(RECORDED DATA begins)

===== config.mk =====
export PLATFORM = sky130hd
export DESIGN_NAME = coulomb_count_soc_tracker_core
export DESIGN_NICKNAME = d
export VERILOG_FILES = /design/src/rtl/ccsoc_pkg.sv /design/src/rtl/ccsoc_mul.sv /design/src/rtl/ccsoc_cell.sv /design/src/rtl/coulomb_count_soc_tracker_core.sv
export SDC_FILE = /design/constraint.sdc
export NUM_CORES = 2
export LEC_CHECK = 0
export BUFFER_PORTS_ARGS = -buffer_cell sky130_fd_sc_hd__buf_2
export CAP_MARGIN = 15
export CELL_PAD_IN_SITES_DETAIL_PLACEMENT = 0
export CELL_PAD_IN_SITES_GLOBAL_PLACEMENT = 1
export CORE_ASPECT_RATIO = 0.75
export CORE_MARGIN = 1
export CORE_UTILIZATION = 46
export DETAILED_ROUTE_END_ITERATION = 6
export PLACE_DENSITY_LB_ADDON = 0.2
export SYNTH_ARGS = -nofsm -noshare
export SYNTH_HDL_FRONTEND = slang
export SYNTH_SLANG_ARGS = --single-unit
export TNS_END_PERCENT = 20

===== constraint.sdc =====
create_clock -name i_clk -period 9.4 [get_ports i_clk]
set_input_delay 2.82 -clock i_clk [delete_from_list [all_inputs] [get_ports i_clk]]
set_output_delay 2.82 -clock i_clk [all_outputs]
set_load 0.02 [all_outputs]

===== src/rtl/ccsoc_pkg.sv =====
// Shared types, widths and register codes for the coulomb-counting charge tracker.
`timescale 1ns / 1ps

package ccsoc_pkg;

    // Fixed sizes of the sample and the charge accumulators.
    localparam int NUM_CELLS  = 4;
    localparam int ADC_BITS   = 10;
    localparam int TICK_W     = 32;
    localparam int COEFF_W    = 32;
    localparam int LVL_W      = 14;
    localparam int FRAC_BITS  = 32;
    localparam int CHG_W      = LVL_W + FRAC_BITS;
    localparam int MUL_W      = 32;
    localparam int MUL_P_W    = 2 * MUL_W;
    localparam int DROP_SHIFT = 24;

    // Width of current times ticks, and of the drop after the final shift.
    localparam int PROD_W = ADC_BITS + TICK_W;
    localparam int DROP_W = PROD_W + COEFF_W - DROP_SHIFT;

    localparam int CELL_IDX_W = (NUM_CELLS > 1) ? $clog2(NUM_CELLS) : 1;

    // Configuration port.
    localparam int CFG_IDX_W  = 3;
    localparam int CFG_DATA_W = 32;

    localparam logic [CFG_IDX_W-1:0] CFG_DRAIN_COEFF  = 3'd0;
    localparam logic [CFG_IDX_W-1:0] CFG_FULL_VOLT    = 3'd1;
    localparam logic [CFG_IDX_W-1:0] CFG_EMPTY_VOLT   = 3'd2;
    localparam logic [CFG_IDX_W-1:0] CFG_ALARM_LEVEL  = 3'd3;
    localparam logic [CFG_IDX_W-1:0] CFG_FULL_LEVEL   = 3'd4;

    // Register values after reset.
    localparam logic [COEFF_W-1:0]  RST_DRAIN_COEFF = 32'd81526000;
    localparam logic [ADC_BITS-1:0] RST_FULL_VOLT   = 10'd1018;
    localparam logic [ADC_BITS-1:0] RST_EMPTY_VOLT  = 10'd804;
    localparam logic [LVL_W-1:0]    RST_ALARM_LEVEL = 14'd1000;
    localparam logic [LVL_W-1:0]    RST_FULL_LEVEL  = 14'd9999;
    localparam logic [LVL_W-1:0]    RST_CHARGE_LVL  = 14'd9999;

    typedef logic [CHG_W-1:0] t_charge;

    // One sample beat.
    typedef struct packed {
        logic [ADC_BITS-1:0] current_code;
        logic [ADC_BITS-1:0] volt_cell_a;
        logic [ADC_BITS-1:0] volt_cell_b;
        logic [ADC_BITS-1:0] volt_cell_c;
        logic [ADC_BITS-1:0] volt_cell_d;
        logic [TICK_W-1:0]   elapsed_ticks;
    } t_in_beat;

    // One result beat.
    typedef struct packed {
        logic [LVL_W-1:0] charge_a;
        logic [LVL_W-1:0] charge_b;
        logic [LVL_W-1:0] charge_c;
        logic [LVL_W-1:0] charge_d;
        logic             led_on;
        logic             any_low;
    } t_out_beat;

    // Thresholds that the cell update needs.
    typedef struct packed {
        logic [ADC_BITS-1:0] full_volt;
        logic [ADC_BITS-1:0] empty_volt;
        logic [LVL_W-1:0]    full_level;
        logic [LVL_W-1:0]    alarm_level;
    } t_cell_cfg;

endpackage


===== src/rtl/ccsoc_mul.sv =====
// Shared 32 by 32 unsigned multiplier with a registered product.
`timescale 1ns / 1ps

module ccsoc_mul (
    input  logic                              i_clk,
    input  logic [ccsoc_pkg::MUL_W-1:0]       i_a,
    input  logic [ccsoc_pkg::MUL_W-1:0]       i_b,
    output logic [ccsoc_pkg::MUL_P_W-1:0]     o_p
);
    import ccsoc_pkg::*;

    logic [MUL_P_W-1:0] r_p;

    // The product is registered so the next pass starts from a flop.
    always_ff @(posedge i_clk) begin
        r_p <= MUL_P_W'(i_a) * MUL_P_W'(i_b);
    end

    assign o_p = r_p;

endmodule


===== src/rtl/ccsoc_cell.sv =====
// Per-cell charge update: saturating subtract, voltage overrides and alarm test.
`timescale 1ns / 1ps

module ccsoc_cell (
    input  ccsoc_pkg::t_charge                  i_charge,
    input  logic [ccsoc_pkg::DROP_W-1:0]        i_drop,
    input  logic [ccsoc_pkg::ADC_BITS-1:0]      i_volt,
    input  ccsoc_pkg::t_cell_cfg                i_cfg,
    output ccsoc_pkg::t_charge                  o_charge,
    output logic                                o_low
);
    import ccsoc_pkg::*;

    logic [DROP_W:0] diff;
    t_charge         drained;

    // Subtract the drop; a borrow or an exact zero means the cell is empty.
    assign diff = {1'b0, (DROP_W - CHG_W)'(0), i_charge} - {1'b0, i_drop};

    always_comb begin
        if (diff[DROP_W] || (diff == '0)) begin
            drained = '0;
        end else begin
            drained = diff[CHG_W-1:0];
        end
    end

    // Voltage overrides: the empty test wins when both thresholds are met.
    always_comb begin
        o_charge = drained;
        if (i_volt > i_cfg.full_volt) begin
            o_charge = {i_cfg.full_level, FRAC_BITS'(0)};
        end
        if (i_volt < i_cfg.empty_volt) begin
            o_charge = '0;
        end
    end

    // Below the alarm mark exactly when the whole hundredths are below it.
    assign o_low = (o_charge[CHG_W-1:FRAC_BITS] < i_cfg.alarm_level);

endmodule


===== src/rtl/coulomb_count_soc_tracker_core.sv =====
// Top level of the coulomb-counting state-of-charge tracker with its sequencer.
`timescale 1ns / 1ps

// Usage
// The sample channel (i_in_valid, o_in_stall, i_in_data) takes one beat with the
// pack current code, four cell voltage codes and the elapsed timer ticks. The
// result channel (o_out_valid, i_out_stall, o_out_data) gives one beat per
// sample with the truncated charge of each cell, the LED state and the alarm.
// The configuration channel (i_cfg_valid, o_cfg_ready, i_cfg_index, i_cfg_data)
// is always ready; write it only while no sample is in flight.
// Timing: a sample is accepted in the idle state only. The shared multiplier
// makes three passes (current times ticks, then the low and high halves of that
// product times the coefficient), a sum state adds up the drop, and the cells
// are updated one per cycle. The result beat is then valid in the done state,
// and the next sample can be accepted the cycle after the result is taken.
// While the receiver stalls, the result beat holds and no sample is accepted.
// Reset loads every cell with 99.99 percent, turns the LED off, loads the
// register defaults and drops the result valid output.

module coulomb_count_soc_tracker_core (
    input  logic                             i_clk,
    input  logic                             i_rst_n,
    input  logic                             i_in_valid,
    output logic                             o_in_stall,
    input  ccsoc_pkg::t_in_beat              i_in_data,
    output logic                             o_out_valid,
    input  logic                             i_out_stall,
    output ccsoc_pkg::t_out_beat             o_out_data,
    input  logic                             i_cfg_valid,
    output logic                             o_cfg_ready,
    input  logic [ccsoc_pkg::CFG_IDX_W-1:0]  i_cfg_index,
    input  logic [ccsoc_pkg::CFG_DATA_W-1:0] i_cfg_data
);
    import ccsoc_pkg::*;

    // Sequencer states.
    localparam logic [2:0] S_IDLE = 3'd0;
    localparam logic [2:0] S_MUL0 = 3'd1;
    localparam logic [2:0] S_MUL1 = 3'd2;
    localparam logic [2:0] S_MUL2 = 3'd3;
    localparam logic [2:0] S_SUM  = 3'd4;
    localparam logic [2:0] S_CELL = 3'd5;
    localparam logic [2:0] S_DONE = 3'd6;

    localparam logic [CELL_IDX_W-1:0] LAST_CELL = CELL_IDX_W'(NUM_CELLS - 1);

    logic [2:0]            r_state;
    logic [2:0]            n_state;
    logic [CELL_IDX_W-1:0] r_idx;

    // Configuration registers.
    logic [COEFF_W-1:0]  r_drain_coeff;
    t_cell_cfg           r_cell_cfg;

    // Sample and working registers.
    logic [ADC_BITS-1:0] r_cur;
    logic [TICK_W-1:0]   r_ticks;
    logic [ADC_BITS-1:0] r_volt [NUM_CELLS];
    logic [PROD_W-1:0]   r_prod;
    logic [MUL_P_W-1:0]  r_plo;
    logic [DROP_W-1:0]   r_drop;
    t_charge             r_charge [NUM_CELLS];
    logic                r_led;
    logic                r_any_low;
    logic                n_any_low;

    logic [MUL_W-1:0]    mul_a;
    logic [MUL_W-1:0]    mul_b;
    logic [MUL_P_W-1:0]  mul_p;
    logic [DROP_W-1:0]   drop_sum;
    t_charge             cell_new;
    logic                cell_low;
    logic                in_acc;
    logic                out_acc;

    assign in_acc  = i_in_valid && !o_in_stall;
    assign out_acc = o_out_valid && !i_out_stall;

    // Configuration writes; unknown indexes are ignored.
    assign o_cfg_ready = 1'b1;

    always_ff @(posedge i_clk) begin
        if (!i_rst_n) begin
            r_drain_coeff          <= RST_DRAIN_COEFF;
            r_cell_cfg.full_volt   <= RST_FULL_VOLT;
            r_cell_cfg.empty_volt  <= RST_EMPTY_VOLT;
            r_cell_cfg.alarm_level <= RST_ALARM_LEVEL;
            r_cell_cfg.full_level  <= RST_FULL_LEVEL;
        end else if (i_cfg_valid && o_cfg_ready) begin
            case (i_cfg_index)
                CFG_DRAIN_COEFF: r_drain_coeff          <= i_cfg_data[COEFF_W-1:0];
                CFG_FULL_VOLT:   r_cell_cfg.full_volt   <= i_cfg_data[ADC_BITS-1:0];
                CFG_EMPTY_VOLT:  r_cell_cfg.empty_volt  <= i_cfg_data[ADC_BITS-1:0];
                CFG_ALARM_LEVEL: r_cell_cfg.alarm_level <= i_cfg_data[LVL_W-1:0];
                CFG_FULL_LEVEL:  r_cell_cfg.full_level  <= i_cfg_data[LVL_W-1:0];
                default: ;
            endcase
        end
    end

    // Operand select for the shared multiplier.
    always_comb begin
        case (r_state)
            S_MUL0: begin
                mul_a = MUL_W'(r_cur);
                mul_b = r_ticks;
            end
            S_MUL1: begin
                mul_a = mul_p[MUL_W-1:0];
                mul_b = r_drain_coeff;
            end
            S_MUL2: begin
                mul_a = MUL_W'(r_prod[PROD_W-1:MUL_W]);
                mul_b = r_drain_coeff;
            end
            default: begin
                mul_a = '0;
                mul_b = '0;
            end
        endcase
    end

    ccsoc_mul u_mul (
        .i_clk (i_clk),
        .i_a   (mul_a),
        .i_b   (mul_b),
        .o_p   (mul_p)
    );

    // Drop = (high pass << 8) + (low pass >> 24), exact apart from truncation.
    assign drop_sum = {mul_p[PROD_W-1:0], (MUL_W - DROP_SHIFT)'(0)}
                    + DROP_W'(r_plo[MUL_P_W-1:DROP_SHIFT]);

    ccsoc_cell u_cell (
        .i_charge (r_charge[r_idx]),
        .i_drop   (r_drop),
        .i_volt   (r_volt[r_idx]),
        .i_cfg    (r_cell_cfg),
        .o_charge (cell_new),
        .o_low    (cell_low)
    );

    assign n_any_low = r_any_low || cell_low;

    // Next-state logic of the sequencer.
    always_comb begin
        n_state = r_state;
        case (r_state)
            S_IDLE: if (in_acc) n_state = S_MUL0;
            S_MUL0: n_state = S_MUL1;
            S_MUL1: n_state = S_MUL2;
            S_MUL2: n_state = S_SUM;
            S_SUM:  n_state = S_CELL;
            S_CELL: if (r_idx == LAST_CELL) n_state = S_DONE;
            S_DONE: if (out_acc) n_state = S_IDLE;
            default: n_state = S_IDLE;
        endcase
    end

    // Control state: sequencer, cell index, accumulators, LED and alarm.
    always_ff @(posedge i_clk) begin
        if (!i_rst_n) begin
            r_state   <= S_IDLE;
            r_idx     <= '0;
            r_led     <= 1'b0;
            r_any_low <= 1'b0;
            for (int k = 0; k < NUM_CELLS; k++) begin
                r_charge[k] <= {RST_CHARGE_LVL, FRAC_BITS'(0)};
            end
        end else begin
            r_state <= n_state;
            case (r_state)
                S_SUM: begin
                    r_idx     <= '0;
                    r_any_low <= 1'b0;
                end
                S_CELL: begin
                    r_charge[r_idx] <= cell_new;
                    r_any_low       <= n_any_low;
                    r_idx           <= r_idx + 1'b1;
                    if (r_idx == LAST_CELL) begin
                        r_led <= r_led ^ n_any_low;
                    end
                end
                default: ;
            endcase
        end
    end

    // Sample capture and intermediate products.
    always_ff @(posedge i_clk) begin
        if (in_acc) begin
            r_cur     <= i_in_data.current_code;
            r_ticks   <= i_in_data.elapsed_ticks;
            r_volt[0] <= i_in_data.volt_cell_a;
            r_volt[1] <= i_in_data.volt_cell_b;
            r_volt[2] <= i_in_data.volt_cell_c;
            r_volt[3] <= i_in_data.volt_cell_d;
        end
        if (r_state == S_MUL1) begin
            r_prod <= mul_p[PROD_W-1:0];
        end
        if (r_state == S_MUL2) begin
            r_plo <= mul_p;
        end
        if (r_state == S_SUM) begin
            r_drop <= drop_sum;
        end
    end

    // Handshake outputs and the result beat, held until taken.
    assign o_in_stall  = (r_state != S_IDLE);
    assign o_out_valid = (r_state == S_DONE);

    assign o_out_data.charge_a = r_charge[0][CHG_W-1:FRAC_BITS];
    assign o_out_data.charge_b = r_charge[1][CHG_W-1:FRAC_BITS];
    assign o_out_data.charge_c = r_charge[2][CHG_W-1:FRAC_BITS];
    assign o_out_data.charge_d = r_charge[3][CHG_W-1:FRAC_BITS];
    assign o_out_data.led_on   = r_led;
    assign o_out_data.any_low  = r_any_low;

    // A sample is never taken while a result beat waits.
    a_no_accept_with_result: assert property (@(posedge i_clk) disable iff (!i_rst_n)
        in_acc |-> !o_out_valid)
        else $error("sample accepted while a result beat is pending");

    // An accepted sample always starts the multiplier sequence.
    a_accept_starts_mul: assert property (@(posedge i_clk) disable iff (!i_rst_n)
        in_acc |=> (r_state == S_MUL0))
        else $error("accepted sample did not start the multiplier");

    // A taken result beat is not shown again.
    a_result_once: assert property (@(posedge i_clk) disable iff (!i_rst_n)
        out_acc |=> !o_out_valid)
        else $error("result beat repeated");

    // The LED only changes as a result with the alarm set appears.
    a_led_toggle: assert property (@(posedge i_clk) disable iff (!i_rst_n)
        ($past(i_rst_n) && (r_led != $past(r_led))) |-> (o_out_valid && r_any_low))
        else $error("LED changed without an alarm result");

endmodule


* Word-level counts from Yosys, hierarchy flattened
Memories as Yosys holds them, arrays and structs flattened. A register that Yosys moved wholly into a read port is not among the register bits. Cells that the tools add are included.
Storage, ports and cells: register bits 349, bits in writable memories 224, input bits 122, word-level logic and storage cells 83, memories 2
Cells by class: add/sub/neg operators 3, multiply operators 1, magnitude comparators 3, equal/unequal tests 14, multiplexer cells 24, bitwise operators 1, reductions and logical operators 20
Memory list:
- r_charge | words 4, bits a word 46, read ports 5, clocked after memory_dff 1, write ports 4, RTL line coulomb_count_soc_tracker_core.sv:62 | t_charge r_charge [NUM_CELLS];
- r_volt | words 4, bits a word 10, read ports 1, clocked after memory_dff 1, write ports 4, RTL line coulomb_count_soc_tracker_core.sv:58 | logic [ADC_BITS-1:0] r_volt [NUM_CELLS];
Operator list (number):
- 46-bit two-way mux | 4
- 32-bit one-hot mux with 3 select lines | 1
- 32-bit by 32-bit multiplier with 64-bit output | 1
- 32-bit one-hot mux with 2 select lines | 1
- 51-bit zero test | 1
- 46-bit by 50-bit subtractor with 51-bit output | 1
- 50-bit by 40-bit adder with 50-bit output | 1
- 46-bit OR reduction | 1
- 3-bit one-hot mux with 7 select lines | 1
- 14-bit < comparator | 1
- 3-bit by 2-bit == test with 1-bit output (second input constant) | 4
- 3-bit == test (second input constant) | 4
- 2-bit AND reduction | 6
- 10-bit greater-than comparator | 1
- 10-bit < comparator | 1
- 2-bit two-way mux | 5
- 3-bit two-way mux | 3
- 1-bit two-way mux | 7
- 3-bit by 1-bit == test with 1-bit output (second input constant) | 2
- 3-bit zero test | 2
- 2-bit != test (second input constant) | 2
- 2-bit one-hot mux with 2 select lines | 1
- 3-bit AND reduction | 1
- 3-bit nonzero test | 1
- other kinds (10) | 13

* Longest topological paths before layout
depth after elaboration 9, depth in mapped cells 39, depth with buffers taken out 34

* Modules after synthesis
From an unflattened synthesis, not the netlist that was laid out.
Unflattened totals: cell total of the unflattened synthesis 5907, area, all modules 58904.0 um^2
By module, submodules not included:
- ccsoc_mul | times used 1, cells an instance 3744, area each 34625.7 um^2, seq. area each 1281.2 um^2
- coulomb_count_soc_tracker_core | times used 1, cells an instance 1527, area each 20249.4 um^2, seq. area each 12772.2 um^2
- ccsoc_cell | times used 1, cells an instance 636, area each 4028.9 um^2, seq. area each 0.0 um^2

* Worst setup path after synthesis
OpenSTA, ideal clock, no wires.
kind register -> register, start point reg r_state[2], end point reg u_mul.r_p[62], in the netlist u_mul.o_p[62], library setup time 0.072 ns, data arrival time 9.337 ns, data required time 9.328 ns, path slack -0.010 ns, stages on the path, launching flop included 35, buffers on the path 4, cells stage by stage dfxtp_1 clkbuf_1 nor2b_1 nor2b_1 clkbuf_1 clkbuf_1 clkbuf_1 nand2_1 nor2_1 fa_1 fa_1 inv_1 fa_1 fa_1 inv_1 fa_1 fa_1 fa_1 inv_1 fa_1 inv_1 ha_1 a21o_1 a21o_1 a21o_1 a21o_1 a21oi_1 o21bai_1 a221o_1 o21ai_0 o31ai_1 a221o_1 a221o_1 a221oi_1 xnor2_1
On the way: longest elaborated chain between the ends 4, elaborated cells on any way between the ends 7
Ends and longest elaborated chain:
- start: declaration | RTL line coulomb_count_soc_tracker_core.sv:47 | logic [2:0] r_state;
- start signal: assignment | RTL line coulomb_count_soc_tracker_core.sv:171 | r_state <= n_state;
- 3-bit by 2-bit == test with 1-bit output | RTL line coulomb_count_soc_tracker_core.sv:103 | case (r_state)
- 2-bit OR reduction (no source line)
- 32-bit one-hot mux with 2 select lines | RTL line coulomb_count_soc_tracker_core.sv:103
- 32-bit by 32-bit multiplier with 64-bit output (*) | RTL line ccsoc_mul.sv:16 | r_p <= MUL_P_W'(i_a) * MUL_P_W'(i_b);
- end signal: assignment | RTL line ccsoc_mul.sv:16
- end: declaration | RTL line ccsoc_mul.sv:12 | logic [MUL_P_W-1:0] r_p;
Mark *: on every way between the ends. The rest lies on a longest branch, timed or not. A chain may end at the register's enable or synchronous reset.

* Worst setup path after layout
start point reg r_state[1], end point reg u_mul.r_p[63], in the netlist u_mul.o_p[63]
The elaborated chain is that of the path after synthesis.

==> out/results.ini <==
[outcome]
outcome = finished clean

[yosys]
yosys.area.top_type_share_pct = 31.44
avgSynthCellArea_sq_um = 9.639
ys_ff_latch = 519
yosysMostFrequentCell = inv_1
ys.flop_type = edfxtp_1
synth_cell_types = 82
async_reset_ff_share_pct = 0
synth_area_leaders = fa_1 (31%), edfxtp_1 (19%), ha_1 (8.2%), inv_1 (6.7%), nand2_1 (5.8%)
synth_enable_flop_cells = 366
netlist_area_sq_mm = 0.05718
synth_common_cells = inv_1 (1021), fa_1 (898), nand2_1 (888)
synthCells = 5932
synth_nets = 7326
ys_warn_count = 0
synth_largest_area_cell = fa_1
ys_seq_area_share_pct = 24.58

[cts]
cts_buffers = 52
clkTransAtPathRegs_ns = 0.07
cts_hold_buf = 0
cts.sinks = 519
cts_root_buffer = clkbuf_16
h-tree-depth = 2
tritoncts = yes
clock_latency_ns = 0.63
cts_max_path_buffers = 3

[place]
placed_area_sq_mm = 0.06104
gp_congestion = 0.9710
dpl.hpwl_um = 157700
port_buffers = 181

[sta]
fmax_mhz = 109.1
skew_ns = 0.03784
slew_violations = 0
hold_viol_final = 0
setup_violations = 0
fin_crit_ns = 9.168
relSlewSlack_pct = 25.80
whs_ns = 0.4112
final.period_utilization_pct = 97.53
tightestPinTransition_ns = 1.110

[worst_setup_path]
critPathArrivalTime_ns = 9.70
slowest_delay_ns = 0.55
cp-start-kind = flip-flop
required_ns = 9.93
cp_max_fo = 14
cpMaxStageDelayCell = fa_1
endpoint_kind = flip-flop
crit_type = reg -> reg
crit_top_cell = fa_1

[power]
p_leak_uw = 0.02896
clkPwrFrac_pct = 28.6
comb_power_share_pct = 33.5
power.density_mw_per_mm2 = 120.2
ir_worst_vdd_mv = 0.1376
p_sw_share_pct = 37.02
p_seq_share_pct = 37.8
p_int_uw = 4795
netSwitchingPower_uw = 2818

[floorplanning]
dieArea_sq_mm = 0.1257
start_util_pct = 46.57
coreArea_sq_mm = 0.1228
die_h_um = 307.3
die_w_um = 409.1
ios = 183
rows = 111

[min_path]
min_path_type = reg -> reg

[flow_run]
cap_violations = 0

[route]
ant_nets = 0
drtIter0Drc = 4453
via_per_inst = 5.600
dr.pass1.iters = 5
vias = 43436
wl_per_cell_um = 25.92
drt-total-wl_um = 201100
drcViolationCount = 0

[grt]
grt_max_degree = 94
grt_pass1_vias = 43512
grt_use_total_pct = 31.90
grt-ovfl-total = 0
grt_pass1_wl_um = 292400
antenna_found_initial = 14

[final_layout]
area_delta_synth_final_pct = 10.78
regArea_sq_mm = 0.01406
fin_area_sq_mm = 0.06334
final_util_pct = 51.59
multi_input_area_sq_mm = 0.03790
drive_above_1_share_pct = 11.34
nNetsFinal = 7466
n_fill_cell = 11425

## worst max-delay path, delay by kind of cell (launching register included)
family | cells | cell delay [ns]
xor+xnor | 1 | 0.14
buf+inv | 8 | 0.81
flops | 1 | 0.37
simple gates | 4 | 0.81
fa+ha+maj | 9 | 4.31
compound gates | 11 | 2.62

(RECORDED DATA ends)

EXERCISE PROMPT: Could you reproduce, exactly, every line above from the line with "S_MUL2: n_state = S_SUM;" to the line with "r_volt[0] <= i_in_data.volt_cell_a;", and no other line? Both ends count.

YOUR RESPONSE:
            S_MUL2: n_state = S_SUM;
            S_SUM:  n_state = S_CELL;
            S_CELL: if (r_idx == LAST_CELL) n_state = S_DONE;
            S_DONE: if (out_acc) n_state = S_IDLE;
            default: n_state = S_IDLE;
        endcase
    end

    // Control state: sequencer, cell index, accumulators, LED and alarm.
    always_ff @(posedge i_clk) begin
        if (!i_rst_n) begin
            r_state   <= S_IDLE;
            r_idx     <= '0;
            r_led     <= 1'b0;
            r_any_low <= 1'b0;
            for (int k = 0; k < NUM_CELLS; k++) begin
                r_charge[k] <= {RST_CHARGE_LVL, FRAC_BITS'(0)};
            end
        end else begin
            r_state <= n_state;
            case (r_state)
                S_SUM: begin
                    r_idx     <= '0;
                    r_any_low <= 1'b0;
                end
                S_CELL: begin
                    r_charge[r_idx] <= cell_new;
                    r_any_low       <= n_any_low;
                    r_idx           <= r_idx + 1'b1;
                    if (r_idx == LAST_CELL) begin
                        r_led <= r_led ^ n_any_low;
                    end
                end
                default: ;
            endcase
        end
    end

    // Sample capture and intermediate products.
    always_ff @(posedge i_clk) begin
        if (in_acc) begin
            r_cur     <= i_in_data.current_code;
            r_ticks   <= i_in_data.elapsed_ticks;
            r_volt[0] <= i_in_data.volt_cell_a;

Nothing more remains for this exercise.